Location: Arkansas Children's Nutrition CenterTitle: Body composition from age 3 months to 6 years of children born to lean, overweight and obese mothers
|ANDRES, ALINE - Arkansas Children'S Nutrition Research Center (ACNC)|
|HULL, H - University Of Kansas|
|SHANKAR, KARTIK - Arkansas Children'S Nutrition Research Center (ACNC)|
|CLEVES, MARIO - Arkansas Children'S Nutrition Research Center (ACNC)|
|CASEY, PATRICK - University Arkansas For Medical Sciences (UAMS)|
|Badger, Thomas - Arkansas Children'S Nutrition Research Center (ACNC)|
Submitted to: Annual Scientific Meeting NAASO, The Obesity Society
Publication Type: Abstract Only
Publication Acceptance Date: 9/5/2014
Publication Date: 11/15/2014
Publication URL: http://obesityweek.com/app/uploads/2015/03/2014-TOS-Abstracts.pdf
Citation: Andres, A., Hull, H.R., Shankar, K., Cleves, M., Casey, P.H., Badger, T.M. 2014. [Poster#T-2323-P] Body composition from age 3 months to 6 years of children born to lean, overweight and obese mothers. Annual Scientific Meeting NAASO, The Obesity Society. http://obesityweek.com/app/uploads/2015/03/2014-TOS-Abstracts.pdf.
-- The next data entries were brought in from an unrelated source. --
===== src/rtl/fifo_ram_2p.sv =====
// fifo_ram_2p: storage with one synchronous write port and one combinational read port
// Ports: clk; we/waddr/wdata write on the rising edge; raddr/rdata read combinationally.
// Contents are never reset.
module fifo_ram_2p #(
    parameter int W  = 17,
    parameter int D  = 8,
    parameter int AW = $clog2(D)
) (
    input  logic          clk,
    input  logic          we,
    input  logic [AW-1:0] waddr,
    input  logic [W-1:0]  wdata,
    input  logic [AW-1:0] raddr,
    output logic [W-1:0]  rdata
);
    logic [W-1:0] mem [D];

    always_ff @(posedge clk)
        if (we) mem[waddr] <= wdata;

    assign rdata = mem[raddr];
endmodule


===== src/rtl/proc_out_fifo.sv =====
// proc_out_fifo: tagged show-ahead FIFO between the processor output port and a valid/ready sink
// Ports: clk, rst (sync, active-high); out_en/addr_out/io_out processor writes;
// m_valid/m_ready/m_data/m_addr output stream; full/empty/level occupancy;
// ovf sticky drop flag with ovf_clr; dropcnt (16-bit saturating drop count)
// only when PROC_OUT_FIFO_DROPCNT_EN is defined.
module proc_out_fifo
    import proc_io_pkg::*;
#(
    parameter int NUBITS = 16,
    parameter int NUIOOU = 2,
    parameter int FDEPTH = 8,
    parameter int NBADDR = $clog2(NUIOOU),
    parameter int FDEPW  = $clog2(FDEPTH)
) (
    input  logic              clk,
    input  logic              rst,
`ifdef PROC_OUT_FIFO_DROPCNT_EN
    output logic [15:0]       dropcnt,
`endif
    input  logic              out_en,
    input  logic [NBADDR-1:0] addr_out,
    input  logic [NUBITS-1:0] io_out,
    output logic              m_valid,
    input  logic              m_ready,
    output logic [NUBITS-1:0] m_data,
    output logic [NBADDR-1:0] m_addr,
    output logic              full,
    output logic              empty,
    output logic [FDEPW:0]    level,
    output logic              ovf,
    input  logic              ovf_clr
);
    localparam int EW = entry_w(NUBITS, NBADDR);

    logic [FDEPW-1:0] wr_ptr, rd_ptr, rd_nxt;
    logic [FDEPW:0]   lvl_nxt;
    logic [EW-1:0]    ram_q, head;
    logic             push, pop, drop, bypass;

    assign pop     = m_valid & m_ready;
    assign push    = out_en & (~full | pop);
    assign drop    = out_en & full & ~pop;
    assign rd_nxt  = pop ? rd_ptr + FDEPW'(1) : rd_ptr;
    assign lvl_nxt = (push & ~pop) ? level + (FDEPW+1)'(1) :
                     (pop & ~push) ? level - (FDEPW+1)'(1) : level;
    // The incoming word becomes the head when it lands in an empty FIFO (or one
    // being emptied this cycle); the RAM does not hold it yet, so forward it.
    assign bypass  = push & (level == '0 | (level == (FDEPW+1)'(1) & pop));
    assign head    = bypass ? {addr_out, io_out} : ram_q;

    fifo_ram_2p #(.W(EW), .D(FDEPTH), .AW(FDEPW)) u_ram (
        .clk   (clk),
        .we    (push),
        .waddr (wr_ptr),
        .wdata ({addr_out, io_out}),
        .raddr (rd_nxt),
        .rdata (ram_q)
    );

    always_ff @(posedge clk) begin
        if (rst) begin
            wr_ptr  <= '0;
            rd_ptr  <= '0;
            level   <= '0;
            empty   <= 1'b1;
            full    <= 1'b0;
            m_valid <= 1'b0;
            ovf     <= 1'b0;
            m_data  <= '0;
            m_addr  <= '0;
        end else begin
            if (push) wr_ptr <= wr_ptr + FDEPW'(1);
            rd_ptr  <= rd_nxt;
            level   <= lvl_nxt;
            empty   <= lvl_nxt == '0;
            full    <= lvl_nxt == (FDEPW+1)'(FDEPTH);
            m_valid <= lvl_nxt != '0;
            if (lvl_nxt != '0) {m_addr, m_data} <= head;
            ovf     <= drop | (ovf & ~ovf_clr);
        end
    end

`ifdef PROC_OUT_FIFO_DROPCNT_EN
    always_ff @(posedge clk) begin
        if (rst) dropcnt <= '0;
        else if (drop) dropcnt <= ovf_clr ? 16'd1 : (dropcnt == 16'hFFFF ? dropcnt : dropcnt + 16'd1);
        else if (ovf_clr) dropcnt <= '0;
    end
`endif
endmodule


===== config.mk =====
export PLATFORM = sky130hd
export DESIGN_NAME = proc_out_fifo
export DESIGN_NICKNAME = d
export VERILOG_FILES = /design/src/rtl/proc_io_pkg.sv /design/src/rtl/fifo_ram_2p.sv /design/src/rtl/proc_out_fifo.sv
export SDC_FILE = /design/constraint.sdc
export NUM_CORES = 1
export LEC_CHECK = 0
export ABC_CLOCK_PERIOD_IN_PS = 4250
export CAP_MARGIN = 20
export CORE_MARGIN = 4
export CORE_UTILIZATION = 43
export CTS_CLUSTER_DIAMETER = 40
export CTS_CLUSTER_SIZE = 8
export DETAILED_ROUTE_END_ITERATION = 10
export PLACE_DENSITY_LB_ADDON = 0.3
export SLEW_MARGIN = 40
export SYNTH_ARGS = -nofsm -noshare
export SYNTH_HDL_FRONTEND = slang
export SYNTH_HIERARCHICAL = 1
export SYNTH_SLANG_ARGS = --single-unit

===== constraint.sdc =====
create_clock -name clk -period 4.25 [get_ports clk]
set_input_delay 1.0625 -clock clk [delete_from_list [all_inputs] [get_ports clk]]
set_output_delay 1.0625 -clock clk [all_outputs]
set_load 0.02 [all_outputs]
Technical Abstract: The association between higher maternal pre-gravid body mass index and greater risk of later life obesity in the offspring has been hypothesized to be mediated in part via developmental programming. However, most studies have relied on cross-sectional analyses and anthropometric data thus far. We prospectively investigated the association between self-reported maternal pre-gravid BMI and offspring body composition at ages 3, 6, 9, 12, 24, 36, 48, 60, and 72 months in 328 mother-infant pairs while controlling for gestational age, birth weight, sex, race, and early infant feeding. Body composition was assessed using Dual-energy X-ray Absorptiometry (Hologic QDR 450 with discovery upgrade, Bedford, MA) using the infant software (3-12 months) and the pediatric software (=24 months). Significant differences were found in fat mass (FM), fat-free mass (FFM), trunk FM, and peripheral FM among the three groups, demonstrating higher adiposity in offspring born to obese mothers throughout childhood (P<0.05). A strong sexually dimorphic effect emerged, demonstrating that boys (N=160) born to obese mothers have greater body adiposity (total and regional) and lower %FFM throughout the first 6 years life (P=0.0011); whereas, girls' (N=168) %FM and %FFM did not differ between the maternal BMI groups (P=0.2350). Results also suggest that boys born to obese mothers gain significantly greater adiposity after age 2 years compared to boys born to lean or overweight mothers. These data are consistent with numerous experimental studies demonstrating maternal programming has a stronger effect in male offspring.